Dodge, yeah, super duper hokey but... it felt plausible to me. Dodge's id felt reasonably understandable, that he's a superuser because he's the first (out of shear coincidence) and that he basically reverts to making another MMO follows what we know of the character - and templates/ founder effect. It's unrealistic that he "smartens up." I can't put a finger on it, but Dodge felt super trope-y beyond the standard Xtian stuff. Maybe akin to post-death Muad'dib?

It felt like Stephenson did chat/ workshop with some neuroscience types, and there are textual clues that he acknowledges that the conceit is totally screwballs, but ran with it anyways to tell a story.

The sociology is my biggest problem, especially re: people actually being able to kinda-view the living conditions still wants in? Like, naw, no thanks - unless I have super powers/ more resources than other people. The theme so far is kind of grade-school-ey.

Kind of want to discuss the uber wealthy/ tech billionaire/ offspring thing.

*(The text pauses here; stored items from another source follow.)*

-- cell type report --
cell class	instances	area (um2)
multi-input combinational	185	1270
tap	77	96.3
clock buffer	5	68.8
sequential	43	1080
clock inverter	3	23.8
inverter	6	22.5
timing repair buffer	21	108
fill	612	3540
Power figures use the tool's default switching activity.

Still, really looking forward to polishing off the last 1/4.
posted by porpoise at 11:58 PM on February 24, 2021


Oof, that last 1/4 was a slog and a letdown. Much moreso than the last part in 'Seveneves.'

My interpretation of the light speed (constant) being an epiphany that the prime world is a simulation because experiences are capped at experiential speed regardless of simulation speed (re: general relativity). Which is bs a nonsequitur, because of every other physical constant that we currently know about.

If Stephenson keeps writing, I hope that this is a signal that this is the last of the Waterhouse/ Shaftoe/ Root/ Forthrast universe.

The conclusion that humanity will evermore be introspective (the solar system eventually becomes a Dyson sphere to support copies of the dead who lose the ability to interact with the real/ simulated universe, and the living are more likely to be digitized than have offspring and explore the universe) is really depressing.